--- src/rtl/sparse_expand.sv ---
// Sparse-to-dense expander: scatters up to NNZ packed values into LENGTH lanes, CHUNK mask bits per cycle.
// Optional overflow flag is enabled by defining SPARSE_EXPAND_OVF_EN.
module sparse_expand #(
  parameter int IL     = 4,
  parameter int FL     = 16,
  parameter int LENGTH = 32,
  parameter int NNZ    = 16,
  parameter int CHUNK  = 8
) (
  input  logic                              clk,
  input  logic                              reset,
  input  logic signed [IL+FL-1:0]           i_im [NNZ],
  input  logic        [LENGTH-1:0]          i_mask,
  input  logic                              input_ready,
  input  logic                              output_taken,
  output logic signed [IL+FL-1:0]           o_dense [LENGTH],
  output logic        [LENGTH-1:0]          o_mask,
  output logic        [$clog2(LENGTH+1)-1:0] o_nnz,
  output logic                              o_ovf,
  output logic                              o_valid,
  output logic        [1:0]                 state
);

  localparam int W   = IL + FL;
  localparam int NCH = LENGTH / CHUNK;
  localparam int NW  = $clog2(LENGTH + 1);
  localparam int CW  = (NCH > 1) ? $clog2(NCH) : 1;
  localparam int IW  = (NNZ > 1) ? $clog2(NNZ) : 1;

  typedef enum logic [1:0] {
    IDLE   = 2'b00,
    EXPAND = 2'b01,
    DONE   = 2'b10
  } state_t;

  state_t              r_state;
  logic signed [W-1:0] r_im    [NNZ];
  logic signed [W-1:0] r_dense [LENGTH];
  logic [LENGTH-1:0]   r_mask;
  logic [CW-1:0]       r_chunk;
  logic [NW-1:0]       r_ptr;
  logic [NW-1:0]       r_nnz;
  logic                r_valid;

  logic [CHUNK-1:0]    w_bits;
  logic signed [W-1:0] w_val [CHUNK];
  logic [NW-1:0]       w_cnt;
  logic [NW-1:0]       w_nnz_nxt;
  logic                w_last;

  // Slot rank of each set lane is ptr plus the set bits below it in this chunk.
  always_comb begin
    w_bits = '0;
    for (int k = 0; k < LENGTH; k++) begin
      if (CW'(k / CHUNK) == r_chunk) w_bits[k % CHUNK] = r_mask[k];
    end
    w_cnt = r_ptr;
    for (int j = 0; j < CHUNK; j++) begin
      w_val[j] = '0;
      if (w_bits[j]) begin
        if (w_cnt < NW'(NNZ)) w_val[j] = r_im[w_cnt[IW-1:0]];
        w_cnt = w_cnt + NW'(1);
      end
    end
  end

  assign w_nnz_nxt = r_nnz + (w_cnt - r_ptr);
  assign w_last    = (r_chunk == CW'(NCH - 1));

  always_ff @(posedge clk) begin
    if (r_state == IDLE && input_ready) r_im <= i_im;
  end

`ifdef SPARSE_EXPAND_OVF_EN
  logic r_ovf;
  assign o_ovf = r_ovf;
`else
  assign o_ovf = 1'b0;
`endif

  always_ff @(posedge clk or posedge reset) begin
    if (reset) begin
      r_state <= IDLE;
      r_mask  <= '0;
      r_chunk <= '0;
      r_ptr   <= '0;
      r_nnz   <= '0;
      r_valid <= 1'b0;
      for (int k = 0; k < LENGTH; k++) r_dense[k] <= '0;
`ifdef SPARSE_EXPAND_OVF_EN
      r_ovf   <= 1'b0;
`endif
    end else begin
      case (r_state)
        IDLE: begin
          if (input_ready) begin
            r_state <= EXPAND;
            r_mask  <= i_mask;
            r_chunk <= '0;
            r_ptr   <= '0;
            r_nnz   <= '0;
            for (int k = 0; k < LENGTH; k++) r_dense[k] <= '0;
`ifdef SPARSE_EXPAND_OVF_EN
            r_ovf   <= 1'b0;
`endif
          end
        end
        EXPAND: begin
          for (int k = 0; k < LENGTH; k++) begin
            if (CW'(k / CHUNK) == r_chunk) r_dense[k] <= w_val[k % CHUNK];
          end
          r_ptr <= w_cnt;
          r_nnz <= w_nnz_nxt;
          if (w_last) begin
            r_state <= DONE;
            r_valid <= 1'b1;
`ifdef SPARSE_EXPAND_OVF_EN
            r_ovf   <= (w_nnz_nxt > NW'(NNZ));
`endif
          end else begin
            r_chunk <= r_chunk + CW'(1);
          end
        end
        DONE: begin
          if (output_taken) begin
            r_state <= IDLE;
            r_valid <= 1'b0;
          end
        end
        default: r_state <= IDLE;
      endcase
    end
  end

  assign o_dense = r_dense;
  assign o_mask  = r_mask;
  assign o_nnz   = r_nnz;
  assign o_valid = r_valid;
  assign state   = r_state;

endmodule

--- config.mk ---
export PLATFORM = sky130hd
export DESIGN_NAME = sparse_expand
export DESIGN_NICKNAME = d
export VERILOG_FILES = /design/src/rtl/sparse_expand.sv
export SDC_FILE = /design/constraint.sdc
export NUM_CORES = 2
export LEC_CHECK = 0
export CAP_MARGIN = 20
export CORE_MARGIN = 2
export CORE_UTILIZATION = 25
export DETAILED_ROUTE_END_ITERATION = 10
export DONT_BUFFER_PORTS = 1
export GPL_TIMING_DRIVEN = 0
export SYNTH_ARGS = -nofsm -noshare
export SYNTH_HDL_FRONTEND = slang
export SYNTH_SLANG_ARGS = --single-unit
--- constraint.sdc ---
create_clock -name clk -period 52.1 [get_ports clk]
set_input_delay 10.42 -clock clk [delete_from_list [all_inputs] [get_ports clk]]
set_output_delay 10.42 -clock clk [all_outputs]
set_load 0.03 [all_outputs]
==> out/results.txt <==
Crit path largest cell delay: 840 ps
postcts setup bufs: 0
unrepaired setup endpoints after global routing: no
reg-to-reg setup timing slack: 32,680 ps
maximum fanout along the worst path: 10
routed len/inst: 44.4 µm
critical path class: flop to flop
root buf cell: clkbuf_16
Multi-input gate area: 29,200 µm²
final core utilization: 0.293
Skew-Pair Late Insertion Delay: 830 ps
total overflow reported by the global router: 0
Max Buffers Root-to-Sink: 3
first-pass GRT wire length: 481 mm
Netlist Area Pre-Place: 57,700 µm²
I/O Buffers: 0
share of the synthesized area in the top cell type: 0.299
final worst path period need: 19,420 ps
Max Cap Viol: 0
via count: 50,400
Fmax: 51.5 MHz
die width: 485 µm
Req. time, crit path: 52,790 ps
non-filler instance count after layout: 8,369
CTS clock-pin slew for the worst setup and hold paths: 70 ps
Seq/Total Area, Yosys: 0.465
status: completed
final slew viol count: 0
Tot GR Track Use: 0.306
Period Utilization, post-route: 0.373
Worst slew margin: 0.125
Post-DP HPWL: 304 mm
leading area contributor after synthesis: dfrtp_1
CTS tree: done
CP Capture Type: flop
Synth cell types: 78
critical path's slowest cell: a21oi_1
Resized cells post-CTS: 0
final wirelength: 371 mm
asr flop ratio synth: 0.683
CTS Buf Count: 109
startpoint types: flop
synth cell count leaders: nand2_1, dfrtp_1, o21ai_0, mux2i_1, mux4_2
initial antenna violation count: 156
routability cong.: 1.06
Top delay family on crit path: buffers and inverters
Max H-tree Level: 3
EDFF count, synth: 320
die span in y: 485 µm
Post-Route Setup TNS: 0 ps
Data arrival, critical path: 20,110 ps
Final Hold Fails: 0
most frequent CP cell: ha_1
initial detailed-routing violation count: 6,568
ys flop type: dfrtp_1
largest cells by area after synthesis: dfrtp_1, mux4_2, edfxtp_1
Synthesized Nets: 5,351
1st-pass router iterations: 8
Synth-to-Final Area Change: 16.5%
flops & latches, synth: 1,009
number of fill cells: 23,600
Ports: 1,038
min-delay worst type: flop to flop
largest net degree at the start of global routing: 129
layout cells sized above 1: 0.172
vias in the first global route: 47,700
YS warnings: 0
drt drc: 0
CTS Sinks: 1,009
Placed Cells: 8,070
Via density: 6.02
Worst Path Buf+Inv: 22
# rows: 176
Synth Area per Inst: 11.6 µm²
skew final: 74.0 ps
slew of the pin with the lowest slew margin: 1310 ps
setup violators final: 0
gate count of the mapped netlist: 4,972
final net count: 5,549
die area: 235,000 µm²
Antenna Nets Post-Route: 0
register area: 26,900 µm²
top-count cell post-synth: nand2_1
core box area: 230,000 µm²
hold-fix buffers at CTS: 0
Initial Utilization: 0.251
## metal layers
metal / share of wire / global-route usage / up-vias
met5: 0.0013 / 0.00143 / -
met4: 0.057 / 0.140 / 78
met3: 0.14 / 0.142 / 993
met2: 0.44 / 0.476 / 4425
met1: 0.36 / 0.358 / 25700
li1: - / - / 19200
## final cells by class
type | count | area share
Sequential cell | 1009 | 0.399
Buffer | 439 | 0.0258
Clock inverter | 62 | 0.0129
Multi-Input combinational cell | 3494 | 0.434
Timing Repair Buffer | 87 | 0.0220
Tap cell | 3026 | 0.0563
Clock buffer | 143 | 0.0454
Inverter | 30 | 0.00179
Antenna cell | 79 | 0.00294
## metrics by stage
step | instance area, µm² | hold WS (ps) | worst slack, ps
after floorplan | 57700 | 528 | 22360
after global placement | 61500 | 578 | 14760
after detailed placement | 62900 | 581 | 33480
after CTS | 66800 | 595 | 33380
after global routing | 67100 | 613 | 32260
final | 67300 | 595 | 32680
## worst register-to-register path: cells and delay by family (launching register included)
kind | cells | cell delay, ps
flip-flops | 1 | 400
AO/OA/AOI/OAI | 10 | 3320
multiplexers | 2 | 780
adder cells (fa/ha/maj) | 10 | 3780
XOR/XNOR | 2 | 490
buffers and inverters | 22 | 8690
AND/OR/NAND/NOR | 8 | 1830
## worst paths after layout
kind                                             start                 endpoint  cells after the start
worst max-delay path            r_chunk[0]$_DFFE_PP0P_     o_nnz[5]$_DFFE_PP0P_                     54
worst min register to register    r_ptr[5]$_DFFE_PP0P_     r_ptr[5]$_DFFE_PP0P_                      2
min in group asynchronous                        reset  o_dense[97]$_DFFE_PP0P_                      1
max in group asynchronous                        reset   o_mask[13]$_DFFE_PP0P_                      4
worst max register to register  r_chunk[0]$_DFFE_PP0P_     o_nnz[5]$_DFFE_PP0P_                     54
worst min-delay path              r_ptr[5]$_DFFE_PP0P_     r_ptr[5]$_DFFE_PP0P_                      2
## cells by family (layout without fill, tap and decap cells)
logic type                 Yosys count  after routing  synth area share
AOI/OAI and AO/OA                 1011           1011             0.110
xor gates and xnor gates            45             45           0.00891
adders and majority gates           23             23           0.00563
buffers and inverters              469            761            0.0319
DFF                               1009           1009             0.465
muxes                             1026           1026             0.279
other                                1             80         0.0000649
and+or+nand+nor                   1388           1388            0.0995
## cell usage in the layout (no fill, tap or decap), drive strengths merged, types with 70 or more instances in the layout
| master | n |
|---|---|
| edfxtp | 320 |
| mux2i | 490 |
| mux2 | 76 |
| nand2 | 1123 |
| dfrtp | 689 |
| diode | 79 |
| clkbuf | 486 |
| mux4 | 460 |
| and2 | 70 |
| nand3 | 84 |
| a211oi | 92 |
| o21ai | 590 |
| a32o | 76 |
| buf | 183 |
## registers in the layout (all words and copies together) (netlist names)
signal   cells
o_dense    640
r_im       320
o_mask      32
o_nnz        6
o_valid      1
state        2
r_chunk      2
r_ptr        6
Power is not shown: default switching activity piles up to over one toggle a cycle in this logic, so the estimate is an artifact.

EXERCISE DETAILS: Within the material above, copy exactly the lines from the line that holds "routability cong.: 1.06" up to and including the line that holds "Antenna Nets Post-Route: 0".

ANSWER BOX:
routability cong.: 1.06
Top delay family on crit path: buffers and inverters
Max H-tree Level: 3
EDFF count, synth: 320
die span in y: 485 µm
Post-Route Setup TNS: 0 ps
Data arrival, critical path: 20,110 ps
Final Hold Fails: 0
most frequent CP cell: ha_1
initial detailed-routing violation count: 6,568
ys flop type: dfrtp_1
largest cells by area after synthesis: dfrtp_1, mux4_2, edfxtp_1
Synthesized Nets: 5,351
1st-pass router iterations: 8
Synth-to-Final Area Change: 16.5%
flops & latches, synth: 1,009
number of fill cells: 23,600
Ports: 1,038
min-delay worst type: flop to flop
largest net degree at the start of global routing: 129
layout cells sized above 1: 0.172
vias in the first global route: 47,700
YS warnings: 0
drt drc: 0
CTS Sinks: 1,009
Placed Cells: 8,070
Via density: 6.02
Worst Path Buf+Inv: 22
# rows: 176
Synth Area per Inst: 11.6 µm²
skew final: 74.0 ps
slew of the pin with the lowest slew margin: 1310 ps
setup violators final: 0
gate count of the mapped netlist: 4,972
final net count: 5,549
die area: 235,000 µm²
Antenna Nets Post-Route: 0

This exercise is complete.